(Items from a data source)
========================
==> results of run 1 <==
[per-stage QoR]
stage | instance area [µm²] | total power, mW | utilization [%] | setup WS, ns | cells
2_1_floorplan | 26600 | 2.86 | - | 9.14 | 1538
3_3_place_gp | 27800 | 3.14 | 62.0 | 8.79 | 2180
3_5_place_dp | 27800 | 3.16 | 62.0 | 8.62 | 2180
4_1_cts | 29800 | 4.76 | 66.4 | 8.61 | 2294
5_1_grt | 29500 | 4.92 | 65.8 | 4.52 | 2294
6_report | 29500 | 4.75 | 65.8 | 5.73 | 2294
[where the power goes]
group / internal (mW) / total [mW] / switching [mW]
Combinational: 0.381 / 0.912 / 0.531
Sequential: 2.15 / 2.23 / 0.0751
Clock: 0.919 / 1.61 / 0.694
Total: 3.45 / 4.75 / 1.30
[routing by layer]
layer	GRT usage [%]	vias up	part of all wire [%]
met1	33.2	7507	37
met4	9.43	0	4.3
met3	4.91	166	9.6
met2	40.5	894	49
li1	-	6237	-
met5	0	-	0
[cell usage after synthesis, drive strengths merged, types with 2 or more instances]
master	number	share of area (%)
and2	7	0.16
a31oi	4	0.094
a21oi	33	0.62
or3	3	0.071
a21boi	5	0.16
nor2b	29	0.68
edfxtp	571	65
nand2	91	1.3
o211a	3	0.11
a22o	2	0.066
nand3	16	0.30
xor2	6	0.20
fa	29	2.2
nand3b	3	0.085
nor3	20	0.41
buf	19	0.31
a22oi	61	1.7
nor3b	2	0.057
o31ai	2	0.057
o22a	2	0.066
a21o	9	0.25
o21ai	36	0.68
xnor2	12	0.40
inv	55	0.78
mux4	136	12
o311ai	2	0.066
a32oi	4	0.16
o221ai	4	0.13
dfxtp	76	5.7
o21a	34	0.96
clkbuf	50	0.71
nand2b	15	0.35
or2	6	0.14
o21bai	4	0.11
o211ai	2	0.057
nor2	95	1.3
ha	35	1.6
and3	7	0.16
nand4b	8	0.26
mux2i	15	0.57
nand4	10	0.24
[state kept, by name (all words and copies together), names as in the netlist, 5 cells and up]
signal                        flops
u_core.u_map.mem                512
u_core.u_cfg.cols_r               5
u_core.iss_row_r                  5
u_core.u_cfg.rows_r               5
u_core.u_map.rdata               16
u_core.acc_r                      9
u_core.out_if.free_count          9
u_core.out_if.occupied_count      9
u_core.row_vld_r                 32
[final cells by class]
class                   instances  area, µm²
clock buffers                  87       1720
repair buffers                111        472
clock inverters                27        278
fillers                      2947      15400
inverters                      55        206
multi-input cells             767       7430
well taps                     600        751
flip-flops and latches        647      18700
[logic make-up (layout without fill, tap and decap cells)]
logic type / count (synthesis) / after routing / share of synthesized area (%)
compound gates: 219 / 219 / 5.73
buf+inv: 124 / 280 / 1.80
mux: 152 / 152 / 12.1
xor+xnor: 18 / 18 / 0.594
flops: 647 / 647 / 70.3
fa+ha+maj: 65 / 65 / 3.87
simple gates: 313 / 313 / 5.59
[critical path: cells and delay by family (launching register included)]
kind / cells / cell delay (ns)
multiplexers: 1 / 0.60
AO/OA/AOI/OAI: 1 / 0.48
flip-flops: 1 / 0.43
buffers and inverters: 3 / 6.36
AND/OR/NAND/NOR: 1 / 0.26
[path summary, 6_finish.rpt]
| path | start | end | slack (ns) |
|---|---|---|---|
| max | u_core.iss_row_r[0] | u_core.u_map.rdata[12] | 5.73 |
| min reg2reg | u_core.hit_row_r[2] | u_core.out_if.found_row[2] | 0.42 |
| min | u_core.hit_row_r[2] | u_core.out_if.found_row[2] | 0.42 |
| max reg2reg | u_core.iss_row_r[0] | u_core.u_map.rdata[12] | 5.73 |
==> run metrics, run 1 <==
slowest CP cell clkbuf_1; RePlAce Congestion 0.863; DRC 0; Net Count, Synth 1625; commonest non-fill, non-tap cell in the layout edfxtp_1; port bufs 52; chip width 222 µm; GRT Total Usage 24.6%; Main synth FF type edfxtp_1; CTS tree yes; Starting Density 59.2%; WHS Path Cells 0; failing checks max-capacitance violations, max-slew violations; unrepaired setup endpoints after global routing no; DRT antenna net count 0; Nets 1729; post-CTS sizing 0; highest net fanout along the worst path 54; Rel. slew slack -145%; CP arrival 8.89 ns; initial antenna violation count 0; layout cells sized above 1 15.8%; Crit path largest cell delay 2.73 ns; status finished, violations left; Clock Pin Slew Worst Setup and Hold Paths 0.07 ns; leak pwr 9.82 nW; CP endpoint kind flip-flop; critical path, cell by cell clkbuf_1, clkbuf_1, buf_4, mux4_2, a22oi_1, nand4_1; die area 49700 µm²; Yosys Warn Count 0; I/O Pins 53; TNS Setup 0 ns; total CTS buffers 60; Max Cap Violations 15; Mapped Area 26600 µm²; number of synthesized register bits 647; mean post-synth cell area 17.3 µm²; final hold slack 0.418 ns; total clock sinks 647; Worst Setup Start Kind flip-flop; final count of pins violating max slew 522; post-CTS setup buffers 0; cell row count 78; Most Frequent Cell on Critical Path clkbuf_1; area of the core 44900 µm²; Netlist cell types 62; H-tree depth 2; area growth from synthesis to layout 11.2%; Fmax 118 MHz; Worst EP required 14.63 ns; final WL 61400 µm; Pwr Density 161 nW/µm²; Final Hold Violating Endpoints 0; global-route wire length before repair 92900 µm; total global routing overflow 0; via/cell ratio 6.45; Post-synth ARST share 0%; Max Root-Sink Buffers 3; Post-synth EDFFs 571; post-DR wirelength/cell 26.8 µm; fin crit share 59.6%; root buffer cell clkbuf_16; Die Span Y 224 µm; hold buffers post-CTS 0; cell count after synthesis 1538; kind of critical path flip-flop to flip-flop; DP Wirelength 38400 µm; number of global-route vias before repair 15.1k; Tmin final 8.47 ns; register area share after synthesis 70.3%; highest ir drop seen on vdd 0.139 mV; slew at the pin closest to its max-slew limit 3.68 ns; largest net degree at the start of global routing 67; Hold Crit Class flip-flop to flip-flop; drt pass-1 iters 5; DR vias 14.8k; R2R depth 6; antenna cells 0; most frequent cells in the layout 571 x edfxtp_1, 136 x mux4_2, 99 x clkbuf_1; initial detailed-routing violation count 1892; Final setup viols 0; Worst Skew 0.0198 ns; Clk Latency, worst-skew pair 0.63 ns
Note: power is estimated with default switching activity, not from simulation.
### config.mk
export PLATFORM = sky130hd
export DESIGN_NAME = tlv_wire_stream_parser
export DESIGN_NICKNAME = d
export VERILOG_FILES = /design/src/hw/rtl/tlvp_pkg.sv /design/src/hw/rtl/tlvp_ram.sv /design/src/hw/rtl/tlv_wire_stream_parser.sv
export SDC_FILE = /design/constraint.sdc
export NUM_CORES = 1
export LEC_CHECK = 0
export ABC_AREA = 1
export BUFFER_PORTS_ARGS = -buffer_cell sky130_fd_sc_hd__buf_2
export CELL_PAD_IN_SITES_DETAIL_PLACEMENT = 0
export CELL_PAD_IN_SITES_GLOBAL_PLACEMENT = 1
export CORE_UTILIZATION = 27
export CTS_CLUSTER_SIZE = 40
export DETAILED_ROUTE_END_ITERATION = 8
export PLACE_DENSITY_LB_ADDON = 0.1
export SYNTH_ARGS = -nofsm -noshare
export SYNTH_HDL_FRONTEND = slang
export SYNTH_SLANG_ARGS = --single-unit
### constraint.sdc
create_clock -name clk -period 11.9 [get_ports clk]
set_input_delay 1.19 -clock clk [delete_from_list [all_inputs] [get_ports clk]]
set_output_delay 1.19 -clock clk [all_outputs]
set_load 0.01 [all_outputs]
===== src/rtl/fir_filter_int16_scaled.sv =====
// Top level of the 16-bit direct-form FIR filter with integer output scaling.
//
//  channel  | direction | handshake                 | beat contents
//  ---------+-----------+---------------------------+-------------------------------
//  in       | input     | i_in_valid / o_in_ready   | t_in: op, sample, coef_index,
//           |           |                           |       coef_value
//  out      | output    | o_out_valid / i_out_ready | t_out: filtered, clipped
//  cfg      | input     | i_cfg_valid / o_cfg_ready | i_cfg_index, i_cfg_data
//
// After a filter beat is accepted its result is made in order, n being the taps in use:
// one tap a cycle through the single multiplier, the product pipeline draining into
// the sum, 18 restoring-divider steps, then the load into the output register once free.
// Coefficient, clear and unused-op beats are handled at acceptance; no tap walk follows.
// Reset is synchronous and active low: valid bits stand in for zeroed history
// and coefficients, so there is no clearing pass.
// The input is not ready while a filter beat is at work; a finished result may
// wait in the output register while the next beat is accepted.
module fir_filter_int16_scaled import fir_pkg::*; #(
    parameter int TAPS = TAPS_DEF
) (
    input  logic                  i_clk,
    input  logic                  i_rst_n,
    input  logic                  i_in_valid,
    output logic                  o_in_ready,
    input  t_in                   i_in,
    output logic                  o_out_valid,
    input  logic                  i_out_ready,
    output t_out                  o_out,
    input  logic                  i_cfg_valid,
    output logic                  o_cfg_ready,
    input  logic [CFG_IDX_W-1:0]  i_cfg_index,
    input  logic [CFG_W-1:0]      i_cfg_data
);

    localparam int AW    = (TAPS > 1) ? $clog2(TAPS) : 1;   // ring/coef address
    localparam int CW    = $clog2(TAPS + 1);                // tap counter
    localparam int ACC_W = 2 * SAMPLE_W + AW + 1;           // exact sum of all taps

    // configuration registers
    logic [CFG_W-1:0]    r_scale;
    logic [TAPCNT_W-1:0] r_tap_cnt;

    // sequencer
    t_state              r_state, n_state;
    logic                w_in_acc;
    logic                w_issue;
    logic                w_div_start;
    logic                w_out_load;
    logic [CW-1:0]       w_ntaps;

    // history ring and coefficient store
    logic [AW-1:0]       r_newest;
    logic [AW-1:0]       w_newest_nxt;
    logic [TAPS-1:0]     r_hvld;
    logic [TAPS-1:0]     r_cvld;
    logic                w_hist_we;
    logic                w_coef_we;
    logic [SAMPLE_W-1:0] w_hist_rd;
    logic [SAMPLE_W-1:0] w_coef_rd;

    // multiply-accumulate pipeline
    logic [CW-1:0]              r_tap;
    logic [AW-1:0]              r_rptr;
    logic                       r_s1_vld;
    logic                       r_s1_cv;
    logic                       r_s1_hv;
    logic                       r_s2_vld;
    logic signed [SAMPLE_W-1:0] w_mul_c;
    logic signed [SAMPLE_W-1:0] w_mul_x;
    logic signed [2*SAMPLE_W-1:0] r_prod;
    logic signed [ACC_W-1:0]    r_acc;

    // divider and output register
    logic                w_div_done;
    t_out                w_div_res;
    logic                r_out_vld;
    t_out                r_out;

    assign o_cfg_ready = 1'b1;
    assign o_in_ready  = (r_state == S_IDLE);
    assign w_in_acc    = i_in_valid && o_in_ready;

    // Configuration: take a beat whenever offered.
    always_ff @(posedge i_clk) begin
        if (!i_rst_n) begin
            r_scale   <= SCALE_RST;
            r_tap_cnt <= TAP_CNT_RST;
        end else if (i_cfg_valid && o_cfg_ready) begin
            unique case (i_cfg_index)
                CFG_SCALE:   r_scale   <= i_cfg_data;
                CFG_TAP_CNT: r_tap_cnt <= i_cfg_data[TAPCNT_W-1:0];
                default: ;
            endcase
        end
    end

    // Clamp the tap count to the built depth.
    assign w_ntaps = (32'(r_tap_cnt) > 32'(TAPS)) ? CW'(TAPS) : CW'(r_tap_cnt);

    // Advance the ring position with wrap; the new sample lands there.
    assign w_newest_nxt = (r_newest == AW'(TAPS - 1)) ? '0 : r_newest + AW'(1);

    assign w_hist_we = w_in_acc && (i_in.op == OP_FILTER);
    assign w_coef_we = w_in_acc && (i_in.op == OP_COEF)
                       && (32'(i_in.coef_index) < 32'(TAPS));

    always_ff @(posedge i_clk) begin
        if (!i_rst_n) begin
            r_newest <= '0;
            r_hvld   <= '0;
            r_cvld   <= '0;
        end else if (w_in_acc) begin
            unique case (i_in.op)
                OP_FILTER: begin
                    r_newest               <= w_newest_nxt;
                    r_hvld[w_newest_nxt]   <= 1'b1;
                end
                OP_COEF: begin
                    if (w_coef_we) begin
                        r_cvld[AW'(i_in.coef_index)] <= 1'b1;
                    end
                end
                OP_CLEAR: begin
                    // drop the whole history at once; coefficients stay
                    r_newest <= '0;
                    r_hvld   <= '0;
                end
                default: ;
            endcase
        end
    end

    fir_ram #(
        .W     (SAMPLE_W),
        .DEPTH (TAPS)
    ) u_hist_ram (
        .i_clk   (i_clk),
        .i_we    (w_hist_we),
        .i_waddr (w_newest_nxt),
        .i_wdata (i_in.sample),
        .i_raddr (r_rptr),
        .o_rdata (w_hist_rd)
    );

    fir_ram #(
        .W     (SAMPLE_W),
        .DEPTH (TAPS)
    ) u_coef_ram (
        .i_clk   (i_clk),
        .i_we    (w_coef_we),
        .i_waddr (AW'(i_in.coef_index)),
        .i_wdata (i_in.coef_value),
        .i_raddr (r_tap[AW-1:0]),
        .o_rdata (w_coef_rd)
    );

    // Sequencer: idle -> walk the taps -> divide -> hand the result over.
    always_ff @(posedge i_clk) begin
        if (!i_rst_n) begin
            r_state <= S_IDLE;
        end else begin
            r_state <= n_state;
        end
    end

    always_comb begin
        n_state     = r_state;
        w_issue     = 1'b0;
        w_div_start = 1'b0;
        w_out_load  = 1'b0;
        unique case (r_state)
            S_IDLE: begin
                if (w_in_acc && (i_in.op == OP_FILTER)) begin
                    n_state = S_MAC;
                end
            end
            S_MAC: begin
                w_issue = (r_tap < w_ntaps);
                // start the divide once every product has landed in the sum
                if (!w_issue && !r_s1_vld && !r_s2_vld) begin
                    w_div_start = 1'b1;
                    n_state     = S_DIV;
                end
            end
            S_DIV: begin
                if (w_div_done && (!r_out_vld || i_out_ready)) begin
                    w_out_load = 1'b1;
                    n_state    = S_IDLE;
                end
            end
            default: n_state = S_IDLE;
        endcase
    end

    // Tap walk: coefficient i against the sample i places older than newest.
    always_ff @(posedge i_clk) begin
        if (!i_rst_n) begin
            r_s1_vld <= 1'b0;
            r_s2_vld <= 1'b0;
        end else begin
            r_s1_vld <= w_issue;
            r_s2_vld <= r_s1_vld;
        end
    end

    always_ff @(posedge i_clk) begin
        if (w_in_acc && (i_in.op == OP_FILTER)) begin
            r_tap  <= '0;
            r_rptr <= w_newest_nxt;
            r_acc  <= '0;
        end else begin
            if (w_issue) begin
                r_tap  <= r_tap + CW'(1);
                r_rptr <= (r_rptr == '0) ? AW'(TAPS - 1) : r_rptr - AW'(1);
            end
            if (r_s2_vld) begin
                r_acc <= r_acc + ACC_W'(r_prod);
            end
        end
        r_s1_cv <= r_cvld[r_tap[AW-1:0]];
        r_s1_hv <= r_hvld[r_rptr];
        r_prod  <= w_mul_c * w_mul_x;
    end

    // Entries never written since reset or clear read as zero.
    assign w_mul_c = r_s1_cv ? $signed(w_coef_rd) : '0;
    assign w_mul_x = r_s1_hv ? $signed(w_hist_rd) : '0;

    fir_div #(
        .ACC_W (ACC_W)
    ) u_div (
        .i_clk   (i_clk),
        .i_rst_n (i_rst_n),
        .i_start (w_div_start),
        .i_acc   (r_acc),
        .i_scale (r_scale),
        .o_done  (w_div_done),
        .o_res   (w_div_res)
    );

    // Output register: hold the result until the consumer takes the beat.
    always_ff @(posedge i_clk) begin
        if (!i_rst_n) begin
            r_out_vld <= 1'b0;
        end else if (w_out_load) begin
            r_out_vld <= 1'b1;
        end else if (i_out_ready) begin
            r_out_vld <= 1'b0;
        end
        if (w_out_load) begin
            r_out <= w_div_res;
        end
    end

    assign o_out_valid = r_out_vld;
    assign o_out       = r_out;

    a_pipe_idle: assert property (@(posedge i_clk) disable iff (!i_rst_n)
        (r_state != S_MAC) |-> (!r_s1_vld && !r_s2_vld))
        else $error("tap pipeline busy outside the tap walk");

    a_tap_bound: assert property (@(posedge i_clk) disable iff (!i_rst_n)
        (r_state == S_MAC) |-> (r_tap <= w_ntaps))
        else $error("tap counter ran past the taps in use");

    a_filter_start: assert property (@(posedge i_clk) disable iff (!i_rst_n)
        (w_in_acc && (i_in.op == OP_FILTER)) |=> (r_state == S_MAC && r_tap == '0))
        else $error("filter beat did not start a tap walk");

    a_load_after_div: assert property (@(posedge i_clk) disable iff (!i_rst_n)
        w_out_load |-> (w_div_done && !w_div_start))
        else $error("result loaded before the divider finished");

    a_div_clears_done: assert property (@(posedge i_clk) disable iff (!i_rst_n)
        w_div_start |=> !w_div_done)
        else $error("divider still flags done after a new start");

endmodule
========================
▸ Aim of the exercise:
From the data above, output exactly the lines between the one containing "logic type /" and the one containing "[critical path: cells", counting both of them.

▸ Task output:
logic type / count (synthesis) / after routing / share of synthesized area (%)
compound gates: 219 / 219 / 5.73
buf+inv: 124 / 280 / 1.80
mux: 152 / 152 / 12.1
xor+xnor: 18 / 18 / 0.594
flops: 647 / 647 / 70.3
fa+ha+maj: 65 / 65 / 3.87
simple gates: 313 / 313 / 5.59
[critical path: cells and delay by family (launching register included)]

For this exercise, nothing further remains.